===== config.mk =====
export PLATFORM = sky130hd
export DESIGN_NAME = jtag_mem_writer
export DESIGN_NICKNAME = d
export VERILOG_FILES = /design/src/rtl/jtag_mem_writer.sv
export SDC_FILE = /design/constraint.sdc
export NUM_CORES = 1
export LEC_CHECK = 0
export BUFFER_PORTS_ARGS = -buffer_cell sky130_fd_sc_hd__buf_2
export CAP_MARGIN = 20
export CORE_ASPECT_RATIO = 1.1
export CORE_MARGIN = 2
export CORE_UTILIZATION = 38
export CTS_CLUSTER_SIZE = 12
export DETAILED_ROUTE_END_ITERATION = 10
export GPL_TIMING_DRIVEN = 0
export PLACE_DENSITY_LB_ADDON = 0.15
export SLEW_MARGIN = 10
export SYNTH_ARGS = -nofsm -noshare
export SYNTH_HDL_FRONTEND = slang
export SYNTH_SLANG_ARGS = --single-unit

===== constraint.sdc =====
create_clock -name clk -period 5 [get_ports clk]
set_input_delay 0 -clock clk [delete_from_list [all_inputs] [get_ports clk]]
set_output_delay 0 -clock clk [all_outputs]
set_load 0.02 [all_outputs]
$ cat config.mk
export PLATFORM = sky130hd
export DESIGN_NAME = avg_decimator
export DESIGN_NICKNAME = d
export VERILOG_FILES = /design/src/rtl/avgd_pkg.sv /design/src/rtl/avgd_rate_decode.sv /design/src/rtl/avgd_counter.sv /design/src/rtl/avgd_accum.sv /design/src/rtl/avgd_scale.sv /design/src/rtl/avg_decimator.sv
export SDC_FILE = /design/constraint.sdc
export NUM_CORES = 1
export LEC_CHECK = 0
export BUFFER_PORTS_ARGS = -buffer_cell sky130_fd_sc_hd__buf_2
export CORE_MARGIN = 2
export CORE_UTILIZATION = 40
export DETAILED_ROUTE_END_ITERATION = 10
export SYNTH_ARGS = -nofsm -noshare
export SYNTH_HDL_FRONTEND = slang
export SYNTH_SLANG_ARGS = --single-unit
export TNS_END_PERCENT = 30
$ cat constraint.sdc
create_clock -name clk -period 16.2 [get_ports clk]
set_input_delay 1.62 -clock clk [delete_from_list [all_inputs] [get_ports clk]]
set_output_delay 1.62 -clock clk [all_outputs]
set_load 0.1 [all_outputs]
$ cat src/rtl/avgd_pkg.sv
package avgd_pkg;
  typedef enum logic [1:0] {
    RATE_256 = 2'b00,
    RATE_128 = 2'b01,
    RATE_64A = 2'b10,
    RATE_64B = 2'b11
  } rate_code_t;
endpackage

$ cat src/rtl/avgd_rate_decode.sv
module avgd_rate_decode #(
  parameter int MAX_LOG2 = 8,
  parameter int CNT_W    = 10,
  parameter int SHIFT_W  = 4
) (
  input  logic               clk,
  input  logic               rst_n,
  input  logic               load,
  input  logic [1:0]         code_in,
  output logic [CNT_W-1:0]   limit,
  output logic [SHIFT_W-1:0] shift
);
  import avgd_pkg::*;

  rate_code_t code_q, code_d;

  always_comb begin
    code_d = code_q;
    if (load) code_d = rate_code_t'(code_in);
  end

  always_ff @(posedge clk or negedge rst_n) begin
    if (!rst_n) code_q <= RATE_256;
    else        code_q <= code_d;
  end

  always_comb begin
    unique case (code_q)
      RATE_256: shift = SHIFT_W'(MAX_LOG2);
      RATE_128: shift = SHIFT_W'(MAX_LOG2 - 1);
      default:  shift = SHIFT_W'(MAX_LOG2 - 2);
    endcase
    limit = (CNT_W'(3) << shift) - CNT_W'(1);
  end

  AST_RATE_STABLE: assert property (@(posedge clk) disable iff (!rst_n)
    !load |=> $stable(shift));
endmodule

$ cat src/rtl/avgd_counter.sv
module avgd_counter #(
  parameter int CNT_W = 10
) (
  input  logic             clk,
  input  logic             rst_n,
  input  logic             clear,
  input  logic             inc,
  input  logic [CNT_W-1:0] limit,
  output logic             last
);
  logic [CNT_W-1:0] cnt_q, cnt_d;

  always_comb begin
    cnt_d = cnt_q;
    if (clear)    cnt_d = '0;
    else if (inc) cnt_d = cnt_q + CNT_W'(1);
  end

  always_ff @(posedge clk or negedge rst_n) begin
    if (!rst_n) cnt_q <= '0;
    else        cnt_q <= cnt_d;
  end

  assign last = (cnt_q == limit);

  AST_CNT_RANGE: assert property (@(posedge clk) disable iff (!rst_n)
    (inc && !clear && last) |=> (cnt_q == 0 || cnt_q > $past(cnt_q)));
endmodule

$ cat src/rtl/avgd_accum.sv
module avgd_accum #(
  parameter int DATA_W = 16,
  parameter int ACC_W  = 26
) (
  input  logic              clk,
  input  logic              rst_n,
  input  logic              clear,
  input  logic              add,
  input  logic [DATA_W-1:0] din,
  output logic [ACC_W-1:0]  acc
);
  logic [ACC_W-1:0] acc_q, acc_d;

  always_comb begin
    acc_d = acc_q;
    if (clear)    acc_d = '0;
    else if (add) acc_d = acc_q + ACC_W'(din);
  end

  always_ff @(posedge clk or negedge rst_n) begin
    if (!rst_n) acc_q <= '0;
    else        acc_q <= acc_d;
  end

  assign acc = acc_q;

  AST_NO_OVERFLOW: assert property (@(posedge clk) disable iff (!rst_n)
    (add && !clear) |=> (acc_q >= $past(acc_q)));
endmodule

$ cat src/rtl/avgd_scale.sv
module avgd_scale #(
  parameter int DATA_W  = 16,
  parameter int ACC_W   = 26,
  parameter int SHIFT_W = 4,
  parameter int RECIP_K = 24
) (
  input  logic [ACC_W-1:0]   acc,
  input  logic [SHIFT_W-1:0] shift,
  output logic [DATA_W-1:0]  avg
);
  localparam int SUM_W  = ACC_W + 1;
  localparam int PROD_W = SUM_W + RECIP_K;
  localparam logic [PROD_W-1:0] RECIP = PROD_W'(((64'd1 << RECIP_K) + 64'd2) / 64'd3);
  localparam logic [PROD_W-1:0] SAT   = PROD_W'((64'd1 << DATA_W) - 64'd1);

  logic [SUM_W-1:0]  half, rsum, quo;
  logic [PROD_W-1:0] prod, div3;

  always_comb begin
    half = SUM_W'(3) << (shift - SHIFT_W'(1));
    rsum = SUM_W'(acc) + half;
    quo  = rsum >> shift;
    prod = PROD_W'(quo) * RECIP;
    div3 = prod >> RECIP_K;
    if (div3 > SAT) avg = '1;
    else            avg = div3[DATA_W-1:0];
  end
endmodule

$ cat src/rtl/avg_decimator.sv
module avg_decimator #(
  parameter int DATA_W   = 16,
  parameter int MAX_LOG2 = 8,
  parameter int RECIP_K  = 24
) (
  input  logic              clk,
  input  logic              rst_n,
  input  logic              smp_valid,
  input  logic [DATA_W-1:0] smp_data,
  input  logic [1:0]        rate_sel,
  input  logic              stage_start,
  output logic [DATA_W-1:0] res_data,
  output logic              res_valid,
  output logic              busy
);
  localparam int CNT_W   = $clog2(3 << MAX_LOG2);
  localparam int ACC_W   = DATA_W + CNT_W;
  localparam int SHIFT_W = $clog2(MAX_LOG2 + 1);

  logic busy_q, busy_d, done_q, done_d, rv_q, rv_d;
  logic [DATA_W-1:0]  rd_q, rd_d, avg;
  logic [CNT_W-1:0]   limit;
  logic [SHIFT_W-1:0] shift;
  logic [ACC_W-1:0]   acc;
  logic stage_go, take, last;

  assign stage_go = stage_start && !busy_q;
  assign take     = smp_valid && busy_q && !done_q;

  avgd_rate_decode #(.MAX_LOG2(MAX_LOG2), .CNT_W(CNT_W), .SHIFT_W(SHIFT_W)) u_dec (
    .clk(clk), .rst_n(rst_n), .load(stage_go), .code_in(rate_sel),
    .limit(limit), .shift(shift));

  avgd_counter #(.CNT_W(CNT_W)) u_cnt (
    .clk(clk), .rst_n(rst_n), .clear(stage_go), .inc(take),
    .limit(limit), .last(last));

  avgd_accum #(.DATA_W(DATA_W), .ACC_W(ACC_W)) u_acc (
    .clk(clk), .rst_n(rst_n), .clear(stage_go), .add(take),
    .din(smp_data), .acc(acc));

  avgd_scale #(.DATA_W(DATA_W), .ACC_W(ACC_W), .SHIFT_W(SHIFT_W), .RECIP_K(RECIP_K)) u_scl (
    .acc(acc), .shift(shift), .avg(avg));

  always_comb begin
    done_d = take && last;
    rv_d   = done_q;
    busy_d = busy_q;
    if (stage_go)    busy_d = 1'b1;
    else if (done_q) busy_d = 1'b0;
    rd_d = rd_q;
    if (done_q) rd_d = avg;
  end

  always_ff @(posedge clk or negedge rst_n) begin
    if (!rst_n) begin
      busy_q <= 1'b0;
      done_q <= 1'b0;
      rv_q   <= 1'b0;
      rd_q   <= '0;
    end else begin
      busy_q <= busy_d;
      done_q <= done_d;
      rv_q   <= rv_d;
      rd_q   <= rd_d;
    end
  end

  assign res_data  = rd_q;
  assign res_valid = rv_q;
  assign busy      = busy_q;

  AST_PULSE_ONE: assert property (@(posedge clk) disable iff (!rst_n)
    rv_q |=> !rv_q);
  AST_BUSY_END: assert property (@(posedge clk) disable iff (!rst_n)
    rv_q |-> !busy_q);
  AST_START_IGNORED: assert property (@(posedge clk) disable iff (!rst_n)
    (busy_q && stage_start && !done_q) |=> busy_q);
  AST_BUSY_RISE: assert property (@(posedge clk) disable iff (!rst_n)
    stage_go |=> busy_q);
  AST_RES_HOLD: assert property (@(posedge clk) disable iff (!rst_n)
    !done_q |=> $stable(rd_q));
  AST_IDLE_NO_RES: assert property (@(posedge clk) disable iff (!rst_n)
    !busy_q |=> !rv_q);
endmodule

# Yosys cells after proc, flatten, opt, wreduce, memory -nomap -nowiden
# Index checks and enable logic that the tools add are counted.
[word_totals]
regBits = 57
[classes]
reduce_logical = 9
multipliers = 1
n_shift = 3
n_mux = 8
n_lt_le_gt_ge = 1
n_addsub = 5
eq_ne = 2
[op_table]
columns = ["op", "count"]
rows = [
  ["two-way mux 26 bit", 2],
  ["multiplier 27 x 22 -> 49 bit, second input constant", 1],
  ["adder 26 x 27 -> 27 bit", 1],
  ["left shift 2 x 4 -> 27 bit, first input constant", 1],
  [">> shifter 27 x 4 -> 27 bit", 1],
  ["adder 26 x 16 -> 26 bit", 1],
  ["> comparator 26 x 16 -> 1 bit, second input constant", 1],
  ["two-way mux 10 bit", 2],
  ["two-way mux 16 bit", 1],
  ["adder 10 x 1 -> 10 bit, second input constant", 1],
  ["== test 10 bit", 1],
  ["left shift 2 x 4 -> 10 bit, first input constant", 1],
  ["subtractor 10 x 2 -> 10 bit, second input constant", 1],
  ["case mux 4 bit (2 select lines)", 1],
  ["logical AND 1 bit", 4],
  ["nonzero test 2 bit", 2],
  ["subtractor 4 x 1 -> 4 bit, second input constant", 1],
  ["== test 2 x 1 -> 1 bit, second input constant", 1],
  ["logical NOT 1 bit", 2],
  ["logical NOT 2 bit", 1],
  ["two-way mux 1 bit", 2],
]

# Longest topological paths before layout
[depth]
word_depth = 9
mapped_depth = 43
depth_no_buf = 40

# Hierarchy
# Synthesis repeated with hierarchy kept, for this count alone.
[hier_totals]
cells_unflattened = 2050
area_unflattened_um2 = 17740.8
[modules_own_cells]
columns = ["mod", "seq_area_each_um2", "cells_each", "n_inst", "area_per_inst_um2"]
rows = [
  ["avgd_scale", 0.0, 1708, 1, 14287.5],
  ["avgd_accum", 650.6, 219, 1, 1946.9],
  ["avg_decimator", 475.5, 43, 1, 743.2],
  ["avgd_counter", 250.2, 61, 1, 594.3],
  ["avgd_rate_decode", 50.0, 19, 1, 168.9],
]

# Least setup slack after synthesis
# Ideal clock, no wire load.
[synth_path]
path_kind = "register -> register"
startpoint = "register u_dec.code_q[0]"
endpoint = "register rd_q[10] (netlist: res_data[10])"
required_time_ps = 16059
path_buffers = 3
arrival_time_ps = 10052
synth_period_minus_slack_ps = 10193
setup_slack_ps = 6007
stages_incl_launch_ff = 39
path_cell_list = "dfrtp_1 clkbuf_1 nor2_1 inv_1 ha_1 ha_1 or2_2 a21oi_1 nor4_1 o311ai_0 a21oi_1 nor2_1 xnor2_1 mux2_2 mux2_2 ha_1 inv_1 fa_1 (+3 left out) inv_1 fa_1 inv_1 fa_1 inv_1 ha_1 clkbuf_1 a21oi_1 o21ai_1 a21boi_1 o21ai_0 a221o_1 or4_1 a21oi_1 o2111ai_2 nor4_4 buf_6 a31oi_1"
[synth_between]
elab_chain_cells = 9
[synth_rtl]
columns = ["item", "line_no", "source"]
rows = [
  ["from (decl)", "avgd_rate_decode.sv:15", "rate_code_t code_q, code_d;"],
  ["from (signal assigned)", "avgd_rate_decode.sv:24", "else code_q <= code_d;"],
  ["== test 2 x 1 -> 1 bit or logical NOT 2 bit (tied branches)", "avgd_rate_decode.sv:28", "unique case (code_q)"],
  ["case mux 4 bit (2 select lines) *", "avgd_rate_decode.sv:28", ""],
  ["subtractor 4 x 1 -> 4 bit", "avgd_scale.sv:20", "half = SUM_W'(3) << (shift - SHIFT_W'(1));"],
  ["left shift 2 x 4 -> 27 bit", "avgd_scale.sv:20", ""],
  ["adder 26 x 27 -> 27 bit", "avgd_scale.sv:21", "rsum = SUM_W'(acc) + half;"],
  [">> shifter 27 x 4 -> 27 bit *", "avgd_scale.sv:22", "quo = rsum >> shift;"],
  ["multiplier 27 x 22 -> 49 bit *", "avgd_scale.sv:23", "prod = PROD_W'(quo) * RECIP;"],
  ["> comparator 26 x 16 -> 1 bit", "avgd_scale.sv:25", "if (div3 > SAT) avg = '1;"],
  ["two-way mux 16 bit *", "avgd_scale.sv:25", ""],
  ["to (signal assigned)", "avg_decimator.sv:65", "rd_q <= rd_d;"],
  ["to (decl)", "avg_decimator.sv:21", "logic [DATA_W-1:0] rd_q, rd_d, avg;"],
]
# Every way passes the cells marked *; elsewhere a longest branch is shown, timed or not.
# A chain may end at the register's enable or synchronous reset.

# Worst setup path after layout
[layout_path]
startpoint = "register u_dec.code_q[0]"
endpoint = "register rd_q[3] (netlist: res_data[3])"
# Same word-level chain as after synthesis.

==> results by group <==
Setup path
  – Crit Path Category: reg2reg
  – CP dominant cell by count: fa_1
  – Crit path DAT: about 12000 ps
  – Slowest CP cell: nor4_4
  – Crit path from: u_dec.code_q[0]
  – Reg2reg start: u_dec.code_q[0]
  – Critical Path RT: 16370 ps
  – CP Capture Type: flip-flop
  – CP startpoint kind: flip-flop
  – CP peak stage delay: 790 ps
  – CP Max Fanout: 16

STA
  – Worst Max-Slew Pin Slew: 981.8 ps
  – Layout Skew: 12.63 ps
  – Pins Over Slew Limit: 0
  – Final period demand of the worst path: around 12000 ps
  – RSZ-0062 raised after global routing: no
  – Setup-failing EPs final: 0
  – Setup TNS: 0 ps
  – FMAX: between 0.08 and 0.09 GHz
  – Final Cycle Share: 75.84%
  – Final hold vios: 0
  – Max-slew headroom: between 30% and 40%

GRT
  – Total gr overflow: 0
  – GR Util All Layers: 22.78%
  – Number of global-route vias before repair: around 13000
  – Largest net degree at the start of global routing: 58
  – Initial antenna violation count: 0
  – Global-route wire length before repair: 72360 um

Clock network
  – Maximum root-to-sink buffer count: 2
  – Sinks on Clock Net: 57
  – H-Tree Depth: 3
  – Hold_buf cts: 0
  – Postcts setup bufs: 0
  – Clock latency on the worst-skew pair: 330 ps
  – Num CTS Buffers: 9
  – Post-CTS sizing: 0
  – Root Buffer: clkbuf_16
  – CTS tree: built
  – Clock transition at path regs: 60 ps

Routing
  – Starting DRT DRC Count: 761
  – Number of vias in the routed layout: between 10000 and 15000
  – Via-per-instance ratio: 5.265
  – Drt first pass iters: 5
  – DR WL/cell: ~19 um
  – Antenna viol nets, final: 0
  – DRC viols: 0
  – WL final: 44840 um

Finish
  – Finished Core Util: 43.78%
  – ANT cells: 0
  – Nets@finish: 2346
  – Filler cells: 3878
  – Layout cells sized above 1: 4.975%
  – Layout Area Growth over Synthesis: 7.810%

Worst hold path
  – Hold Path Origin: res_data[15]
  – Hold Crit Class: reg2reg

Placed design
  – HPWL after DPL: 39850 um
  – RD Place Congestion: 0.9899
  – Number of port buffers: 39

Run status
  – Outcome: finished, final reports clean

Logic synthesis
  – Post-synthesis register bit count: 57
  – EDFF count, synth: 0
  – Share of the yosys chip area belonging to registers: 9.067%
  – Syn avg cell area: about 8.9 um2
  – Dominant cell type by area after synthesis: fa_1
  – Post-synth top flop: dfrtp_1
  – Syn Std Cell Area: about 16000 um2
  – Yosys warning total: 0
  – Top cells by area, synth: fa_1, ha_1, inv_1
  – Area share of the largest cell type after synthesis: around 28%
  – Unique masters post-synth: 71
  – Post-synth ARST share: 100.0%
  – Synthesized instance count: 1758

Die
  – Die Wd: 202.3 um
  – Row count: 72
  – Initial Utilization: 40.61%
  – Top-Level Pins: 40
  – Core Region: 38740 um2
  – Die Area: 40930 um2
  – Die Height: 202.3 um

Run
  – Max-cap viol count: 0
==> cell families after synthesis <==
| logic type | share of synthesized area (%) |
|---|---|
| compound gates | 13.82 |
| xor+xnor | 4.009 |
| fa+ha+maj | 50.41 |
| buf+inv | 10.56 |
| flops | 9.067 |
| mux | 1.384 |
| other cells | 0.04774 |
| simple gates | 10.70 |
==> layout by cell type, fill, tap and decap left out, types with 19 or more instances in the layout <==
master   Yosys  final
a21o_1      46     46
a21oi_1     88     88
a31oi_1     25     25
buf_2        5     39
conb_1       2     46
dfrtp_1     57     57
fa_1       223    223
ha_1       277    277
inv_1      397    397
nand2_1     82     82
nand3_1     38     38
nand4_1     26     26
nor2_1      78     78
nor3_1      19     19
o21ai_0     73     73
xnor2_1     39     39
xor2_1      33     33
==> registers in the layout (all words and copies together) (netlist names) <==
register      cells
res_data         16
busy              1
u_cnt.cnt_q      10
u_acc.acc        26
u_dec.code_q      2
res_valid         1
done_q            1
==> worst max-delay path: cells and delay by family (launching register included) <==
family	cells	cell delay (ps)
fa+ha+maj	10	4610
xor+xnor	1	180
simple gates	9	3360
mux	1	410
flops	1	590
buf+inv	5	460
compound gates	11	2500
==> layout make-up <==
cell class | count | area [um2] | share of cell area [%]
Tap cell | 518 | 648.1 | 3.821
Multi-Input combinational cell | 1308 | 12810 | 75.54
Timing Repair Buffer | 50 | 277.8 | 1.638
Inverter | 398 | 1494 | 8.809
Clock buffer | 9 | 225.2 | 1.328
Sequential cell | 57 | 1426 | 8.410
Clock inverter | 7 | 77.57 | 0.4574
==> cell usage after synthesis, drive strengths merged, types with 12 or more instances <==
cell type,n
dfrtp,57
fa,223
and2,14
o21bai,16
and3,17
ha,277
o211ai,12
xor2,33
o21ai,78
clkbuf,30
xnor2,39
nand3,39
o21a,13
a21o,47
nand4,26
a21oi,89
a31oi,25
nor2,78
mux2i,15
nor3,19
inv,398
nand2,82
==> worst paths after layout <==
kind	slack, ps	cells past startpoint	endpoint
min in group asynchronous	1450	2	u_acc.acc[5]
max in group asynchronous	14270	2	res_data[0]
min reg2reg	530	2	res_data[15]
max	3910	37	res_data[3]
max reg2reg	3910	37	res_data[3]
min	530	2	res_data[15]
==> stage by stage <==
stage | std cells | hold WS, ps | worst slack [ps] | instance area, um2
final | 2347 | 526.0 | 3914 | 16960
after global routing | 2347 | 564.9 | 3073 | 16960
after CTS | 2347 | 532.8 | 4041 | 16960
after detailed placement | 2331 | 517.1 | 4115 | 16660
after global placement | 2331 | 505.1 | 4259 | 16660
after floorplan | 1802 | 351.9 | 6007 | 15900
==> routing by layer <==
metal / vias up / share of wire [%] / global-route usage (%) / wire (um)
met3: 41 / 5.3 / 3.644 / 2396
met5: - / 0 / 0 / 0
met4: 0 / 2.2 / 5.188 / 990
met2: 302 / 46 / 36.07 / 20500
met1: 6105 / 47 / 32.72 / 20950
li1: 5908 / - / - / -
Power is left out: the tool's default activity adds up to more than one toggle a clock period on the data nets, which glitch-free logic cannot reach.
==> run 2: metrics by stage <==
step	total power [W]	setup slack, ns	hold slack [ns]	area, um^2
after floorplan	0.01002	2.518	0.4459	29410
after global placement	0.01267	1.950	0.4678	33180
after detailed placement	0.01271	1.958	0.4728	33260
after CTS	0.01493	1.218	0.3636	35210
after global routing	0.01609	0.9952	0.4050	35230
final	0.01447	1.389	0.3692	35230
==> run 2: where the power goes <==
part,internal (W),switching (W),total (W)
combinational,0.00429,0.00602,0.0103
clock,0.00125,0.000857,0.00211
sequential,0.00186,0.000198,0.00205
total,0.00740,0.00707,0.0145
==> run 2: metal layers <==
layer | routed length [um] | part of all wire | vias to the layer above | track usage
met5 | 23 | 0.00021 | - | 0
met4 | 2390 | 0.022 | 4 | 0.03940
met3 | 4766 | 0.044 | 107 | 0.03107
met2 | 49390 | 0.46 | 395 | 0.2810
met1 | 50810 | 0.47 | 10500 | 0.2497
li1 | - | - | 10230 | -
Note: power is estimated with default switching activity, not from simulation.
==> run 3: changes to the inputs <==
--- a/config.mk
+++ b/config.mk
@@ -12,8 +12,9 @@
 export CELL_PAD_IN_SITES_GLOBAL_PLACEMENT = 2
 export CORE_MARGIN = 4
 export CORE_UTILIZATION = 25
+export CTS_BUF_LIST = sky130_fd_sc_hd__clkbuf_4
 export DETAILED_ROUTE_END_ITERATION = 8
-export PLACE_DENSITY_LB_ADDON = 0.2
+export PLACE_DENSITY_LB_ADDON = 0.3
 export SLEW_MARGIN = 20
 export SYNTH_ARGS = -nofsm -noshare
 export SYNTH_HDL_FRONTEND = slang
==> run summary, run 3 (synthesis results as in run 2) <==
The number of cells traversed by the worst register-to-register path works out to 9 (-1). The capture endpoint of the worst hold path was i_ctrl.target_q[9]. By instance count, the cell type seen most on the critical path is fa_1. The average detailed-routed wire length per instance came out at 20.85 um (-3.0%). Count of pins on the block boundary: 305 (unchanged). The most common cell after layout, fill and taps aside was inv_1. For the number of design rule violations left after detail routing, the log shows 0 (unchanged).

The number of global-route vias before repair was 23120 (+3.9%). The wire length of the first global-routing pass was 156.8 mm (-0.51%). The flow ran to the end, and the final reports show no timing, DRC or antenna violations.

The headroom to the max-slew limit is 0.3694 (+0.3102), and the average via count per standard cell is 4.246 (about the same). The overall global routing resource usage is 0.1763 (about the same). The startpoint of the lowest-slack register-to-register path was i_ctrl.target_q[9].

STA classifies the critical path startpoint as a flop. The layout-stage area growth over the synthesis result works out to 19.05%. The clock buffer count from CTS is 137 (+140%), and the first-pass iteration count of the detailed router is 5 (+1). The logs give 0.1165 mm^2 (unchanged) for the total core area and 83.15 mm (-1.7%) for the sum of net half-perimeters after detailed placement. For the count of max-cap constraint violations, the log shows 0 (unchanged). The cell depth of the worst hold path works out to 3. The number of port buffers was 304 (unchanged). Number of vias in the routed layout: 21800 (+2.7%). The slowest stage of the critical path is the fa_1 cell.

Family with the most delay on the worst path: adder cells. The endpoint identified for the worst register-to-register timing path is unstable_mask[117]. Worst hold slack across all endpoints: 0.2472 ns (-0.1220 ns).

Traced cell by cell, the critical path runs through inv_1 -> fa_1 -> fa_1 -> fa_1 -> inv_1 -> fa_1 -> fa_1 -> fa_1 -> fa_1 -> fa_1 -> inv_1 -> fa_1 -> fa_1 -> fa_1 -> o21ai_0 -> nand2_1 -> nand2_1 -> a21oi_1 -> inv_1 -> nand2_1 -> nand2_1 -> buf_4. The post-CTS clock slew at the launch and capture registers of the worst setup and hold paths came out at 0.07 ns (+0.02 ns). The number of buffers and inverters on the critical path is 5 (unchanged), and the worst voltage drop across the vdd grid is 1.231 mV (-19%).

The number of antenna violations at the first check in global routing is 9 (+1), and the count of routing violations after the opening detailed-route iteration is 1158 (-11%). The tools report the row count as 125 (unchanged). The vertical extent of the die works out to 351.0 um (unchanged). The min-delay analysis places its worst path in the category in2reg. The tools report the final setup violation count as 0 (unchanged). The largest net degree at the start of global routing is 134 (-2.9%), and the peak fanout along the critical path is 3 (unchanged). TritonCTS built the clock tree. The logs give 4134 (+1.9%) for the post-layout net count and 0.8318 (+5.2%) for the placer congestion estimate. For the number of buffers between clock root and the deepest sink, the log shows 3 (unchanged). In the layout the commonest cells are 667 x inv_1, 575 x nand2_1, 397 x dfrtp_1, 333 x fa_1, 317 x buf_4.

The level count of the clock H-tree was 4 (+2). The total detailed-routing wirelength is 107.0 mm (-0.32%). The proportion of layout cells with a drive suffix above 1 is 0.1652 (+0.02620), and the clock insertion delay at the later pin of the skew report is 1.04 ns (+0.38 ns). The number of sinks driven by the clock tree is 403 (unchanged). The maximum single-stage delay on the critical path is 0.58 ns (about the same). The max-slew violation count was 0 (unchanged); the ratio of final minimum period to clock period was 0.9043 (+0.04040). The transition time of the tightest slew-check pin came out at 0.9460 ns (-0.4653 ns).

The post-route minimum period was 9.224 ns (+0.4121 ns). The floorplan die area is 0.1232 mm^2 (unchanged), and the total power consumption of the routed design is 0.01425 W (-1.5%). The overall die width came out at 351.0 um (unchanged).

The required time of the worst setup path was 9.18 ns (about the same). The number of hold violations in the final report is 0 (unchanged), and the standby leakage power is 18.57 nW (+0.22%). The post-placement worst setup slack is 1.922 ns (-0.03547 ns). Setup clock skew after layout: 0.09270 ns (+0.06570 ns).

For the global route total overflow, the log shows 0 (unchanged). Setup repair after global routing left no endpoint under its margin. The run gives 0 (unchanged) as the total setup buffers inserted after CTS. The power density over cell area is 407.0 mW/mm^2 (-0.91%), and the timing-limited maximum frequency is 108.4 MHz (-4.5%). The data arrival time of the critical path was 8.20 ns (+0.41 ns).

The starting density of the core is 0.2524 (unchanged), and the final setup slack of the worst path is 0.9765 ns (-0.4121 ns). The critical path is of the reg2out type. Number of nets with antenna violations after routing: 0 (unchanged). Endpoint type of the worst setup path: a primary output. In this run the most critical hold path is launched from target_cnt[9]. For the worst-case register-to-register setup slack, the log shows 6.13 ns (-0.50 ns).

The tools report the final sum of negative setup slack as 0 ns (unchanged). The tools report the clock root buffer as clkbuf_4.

:::

To do:
Report how many lines of the records above contain the word "part", and give only that number.

Solution to the exercise:
2